▸ What is expected
Counting only lines that contain "cells", how many are there in the records below? Give the figure alone.

▸ Provided material
%%

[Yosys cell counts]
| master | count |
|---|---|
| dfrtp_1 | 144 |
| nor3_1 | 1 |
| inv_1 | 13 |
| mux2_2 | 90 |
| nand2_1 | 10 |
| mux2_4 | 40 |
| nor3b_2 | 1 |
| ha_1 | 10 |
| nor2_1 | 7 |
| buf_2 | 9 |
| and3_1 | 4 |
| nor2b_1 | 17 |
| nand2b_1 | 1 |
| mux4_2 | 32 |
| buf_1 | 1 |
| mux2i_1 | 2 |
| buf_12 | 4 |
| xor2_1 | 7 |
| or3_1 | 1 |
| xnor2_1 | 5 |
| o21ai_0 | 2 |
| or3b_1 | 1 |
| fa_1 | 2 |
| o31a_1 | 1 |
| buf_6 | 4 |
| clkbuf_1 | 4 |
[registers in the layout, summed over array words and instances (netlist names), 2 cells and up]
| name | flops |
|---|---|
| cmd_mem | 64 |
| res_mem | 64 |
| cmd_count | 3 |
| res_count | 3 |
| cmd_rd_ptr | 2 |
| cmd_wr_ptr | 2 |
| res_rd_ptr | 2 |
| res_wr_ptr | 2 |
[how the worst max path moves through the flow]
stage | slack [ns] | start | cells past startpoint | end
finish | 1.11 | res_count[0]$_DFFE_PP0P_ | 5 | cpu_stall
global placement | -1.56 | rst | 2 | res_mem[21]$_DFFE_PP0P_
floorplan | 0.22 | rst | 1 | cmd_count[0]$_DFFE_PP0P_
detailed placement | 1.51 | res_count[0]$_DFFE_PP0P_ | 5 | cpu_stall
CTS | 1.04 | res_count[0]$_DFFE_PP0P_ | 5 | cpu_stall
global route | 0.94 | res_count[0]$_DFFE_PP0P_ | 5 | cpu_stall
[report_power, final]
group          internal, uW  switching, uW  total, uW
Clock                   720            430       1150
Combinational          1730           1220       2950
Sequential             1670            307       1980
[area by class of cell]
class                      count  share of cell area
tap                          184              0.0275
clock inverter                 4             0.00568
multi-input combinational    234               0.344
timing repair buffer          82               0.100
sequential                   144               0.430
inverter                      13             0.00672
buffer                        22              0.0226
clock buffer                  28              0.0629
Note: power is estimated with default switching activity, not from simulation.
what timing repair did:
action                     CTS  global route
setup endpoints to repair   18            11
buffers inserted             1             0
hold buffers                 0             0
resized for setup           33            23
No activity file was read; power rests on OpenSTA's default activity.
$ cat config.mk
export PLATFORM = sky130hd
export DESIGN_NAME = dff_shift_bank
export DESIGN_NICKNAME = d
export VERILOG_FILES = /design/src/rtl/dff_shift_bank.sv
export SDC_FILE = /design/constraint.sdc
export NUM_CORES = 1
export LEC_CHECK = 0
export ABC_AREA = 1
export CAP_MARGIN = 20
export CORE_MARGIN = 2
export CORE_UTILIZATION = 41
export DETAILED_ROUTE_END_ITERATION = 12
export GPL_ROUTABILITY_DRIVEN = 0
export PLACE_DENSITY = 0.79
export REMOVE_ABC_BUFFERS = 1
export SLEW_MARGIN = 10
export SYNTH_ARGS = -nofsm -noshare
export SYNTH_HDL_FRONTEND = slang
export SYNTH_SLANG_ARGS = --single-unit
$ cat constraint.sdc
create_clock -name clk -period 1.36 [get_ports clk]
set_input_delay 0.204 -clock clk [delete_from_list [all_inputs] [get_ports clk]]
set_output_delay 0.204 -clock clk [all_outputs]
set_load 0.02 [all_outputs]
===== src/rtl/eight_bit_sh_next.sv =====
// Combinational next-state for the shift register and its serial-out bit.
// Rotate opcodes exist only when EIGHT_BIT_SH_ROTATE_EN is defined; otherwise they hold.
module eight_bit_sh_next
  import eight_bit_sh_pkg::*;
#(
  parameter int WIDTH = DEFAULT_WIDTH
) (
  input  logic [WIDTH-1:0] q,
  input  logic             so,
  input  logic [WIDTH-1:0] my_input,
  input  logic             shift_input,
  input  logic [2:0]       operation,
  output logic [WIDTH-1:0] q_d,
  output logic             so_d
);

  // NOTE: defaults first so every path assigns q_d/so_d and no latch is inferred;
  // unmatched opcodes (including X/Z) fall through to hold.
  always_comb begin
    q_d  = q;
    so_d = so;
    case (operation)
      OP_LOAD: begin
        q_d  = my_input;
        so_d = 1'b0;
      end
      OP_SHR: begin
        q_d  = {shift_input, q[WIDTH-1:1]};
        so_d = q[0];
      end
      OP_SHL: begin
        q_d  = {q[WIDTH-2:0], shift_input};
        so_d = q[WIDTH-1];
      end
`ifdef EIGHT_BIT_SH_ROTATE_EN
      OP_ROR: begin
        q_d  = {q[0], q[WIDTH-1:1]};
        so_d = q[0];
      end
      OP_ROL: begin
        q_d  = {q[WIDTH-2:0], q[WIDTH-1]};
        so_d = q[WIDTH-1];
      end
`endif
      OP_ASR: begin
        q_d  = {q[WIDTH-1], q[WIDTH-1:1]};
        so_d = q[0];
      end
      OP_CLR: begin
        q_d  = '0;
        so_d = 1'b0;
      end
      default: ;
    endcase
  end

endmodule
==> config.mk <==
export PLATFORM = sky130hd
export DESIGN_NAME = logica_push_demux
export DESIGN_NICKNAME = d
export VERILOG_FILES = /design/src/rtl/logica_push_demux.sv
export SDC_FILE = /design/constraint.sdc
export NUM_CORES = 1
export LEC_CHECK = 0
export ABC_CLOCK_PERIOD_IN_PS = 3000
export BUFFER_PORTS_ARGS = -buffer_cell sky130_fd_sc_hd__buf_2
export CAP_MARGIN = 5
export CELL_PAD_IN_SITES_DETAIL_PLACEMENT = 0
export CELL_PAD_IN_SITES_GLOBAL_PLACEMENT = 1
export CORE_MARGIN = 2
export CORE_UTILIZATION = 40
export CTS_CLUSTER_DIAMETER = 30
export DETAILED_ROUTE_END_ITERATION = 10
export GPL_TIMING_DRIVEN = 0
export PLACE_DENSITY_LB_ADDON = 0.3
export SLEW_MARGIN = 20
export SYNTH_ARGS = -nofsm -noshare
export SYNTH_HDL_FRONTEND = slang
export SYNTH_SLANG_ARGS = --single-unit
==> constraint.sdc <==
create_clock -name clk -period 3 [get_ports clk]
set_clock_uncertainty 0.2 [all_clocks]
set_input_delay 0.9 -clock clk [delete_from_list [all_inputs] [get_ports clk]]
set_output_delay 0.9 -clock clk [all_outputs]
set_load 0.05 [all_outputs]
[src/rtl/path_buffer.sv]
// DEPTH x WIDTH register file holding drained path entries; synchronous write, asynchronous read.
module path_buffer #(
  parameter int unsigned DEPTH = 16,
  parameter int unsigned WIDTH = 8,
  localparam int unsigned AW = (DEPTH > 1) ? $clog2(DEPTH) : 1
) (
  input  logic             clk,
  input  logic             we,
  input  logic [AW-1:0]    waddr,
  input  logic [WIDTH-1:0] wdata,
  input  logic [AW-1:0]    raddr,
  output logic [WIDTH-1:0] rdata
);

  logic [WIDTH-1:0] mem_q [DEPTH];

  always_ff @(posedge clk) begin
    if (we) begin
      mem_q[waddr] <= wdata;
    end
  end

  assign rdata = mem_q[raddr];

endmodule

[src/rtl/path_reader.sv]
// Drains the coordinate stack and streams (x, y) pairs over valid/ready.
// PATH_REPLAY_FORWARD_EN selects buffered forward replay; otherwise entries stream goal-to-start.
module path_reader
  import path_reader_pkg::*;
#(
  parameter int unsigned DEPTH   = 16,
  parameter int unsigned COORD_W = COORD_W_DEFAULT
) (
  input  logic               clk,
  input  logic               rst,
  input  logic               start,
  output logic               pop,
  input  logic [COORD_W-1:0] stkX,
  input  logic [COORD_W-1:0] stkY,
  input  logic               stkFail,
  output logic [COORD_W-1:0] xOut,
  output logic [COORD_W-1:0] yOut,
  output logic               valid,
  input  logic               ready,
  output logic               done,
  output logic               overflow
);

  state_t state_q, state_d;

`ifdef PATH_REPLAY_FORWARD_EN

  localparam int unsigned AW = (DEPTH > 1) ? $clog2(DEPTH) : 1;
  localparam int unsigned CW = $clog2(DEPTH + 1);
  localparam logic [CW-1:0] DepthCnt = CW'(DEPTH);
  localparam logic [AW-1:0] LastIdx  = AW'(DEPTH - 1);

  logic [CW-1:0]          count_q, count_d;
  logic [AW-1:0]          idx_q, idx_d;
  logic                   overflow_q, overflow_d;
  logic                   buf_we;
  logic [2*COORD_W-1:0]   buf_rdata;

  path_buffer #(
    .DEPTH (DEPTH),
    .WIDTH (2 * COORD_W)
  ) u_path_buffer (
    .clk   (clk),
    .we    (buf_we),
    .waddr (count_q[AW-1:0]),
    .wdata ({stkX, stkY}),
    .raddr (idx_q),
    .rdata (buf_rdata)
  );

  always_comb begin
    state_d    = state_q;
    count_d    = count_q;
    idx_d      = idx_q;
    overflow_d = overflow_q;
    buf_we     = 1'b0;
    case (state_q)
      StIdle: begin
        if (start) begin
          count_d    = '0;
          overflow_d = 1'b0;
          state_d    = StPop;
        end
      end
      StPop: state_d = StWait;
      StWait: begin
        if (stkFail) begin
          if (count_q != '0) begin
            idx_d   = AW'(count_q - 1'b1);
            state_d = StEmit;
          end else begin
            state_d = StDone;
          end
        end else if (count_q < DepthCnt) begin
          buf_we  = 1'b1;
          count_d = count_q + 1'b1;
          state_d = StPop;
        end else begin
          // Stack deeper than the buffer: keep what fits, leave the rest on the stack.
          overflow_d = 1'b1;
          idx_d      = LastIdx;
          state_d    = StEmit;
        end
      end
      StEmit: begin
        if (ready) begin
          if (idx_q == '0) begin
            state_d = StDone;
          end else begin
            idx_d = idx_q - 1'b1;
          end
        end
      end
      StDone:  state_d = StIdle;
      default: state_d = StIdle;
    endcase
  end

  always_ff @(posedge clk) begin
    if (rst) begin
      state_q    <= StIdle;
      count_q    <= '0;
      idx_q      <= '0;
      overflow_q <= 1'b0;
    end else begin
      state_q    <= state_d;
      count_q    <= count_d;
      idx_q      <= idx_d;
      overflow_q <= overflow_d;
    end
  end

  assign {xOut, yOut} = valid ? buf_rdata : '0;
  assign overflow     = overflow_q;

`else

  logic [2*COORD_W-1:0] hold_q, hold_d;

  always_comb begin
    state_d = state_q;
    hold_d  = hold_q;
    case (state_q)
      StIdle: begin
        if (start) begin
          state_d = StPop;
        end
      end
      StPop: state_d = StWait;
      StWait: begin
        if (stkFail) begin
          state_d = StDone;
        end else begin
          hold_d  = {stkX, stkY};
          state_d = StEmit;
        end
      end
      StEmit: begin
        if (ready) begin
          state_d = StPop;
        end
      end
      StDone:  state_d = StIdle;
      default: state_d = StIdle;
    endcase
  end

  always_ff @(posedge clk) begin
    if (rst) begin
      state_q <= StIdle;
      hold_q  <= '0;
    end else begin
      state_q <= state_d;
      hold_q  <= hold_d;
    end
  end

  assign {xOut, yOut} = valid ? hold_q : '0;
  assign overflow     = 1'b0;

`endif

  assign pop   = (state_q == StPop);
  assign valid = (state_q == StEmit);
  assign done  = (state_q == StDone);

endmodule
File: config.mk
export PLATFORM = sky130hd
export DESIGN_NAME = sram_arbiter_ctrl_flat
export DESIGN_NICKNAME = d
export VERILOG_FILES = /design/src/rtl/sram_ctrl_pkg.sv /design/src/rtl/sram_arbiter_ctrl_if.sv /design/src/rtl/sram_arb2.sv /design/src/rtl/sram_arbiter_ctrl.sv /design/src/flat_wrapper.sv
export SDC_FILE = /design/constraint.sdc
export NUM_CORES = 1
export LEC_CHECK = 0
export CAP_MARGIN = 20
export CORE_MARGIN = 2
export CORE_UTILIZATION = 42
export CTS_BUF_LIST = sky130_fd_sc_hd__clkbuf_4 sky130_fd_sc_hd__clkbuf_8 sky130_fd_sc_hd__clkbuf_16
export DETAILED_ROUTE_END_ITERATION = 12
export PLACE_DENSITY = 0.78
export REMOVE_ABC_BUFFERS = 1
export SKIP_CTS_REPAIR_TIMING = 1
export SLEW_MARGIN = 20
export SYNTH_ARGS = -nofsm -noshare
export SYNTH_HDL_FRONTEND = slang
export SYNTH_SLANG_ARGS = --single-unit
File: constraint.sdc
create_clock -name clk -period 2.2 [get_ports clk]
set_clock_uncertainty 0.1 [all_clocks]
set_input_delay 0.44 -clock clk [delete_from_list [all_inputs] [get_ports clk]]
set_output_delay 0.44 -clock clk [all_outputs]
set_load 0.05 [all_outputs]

%%
%%

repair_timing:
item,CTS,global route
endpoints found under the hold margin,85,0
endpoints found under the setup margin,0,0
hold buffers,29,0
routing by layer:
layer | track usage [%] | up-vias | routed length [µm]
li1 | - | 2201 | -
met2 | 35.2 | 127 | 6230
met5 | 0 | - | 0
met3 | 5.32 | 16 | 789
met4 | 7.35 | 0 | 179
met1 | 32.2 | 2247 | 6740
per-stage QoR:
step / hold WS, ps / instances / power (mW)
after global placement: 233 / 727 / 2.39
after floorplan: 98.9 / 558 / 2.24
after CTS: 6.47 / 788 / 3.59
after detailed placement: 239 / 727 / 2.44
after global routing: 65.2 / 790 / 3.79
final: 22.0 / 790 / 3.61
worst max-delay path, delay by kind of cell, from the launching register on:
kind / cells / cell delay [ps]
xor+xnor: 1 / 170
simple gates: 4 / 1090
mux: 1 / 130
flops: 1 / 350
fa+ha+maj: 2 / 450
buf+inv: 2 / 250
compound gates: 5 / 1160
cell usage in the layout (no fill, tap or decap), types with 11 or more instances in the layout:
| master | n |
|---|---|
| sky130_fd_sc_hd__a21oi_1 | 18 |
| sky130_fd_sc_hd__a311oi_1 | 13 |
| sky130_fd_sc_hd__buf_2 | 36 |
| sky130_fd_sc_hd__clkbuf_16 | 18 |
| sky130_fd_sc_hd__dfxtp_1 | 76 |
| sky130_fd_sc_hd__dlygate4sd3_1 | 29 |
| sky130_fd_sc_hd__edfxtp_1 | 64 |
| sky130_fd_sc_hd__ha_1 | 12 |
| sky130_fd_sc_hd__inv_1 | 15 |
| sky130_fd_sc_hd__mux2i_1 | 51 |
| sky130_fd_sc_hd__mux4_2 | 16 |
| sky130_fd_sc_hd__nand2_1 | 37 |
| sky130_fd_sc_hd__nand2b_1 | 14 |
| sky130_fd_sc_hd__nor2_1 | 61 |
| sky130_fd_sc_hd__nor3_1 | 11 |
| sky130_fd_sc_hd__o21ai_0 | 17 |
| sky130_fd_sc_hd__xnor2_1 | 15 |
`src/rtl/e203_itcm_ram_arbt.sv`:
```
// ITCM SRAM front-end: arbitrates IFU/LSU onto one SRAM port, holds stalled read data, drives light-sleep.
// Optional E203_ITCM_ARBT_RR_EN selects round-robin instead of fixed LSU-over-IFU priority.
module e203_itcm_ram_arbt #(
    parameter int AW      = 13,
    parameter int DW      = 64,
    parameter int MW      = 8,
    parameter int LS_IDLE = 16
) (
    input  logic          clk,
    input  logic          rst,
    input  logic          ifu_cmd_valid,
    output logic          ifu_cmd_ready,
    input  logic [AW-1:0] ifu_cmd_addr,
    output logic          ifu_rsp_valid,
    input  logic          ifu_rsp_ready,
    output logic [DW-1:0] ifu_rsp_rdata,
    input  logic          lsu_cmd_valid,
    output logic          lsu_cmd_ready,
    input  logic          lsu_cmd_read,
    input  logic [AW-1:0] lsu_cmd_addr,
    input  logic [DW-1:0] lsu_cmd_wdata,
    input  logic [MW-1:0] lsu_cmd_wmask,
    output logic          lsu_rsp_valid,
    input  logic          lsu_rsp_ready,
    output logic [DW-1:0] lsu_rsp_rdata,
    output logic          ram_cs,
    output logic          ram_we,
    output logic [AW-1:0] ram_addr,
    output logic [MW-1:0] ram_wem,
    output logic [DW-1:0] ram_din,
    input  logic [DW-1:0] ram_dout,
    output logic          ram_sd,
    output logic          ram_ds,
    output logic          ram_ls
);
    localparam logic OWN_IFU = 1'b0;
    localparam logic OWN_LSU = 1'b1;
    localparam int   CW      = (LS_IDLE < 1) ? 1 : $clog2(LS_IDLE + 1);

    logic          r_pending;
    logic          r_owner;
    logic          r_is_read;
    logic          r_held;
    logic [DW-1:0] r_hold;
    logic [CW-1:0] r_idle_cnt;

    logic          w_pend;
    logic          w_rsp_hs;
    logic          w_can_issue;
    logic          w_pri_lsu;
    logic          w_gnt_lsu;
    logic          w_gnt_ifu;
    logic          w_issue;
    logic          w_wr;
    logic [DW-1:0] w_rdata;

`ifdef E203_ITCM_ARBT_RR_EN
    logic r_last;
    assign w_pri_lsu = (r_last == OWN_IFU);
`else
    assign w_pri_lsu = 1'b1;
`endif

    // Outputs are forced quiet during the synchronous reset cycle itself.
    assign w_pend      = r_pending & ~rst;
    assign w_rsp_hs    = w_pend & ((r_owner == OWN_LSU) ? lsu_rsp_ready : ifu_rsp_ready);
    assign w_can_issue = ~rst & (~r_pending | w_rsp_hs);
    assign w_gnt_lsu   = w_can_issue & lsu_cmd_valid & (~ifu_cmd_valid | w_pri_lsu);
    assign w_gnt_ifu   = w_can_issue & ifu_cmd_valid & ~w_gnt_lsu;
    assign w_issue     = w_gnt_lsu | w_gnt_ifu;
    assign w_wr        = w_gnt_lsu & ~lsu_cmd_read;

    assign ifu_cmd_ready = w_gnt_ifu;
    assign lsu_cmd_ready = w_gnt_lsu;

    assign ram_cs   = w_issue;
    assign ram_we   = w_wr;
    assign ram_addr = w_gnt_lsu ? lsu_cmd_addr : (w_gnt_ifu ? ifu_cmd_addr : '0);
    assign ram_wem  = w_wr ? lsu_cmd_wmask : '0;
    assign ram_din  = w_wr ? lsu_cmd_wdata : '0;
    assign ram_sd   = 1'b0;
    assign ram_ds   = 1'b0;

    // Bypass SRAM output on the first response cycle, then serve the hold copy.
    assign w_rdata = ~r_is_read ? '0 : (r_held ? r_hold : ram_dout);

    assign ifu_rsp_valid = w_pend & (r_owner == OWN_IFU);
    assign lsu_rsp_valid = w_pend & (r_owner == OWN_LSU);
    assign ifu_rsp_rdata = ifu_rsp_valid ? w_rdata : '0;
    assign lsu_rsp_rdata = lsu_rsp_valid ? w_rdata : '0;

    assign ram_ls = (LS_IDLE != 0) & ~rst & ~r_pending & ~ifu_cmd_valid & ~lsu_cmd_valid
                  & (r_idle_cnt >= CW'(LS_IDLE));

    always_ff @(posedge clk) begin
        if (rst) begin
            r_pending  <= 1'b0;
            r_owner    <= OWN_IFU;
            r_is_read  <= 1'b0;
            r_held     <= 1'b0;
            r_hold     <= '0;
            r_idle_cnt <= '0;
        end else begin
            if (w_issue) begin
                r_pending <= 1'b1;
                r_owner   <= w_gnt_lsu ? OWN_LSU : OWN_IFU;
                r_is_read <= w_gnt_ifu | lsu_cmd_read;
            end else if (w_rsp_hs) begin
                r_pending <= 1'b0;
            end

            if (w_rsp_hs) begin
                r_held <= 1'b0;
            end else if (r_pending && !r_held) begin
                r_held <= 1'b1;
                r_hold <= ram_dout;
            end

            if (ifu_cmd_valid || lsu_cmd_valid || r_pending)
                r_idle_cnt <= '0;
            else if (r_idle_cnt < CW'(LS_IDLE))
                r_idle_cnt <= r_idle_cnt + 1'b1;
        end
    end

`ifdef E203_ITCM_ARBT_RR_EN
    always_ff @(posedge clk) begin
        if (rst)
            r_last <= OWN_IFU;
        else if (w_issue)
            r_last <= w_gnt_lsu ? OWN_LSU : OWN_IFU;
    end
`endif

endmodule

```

%%

▸ Response area
3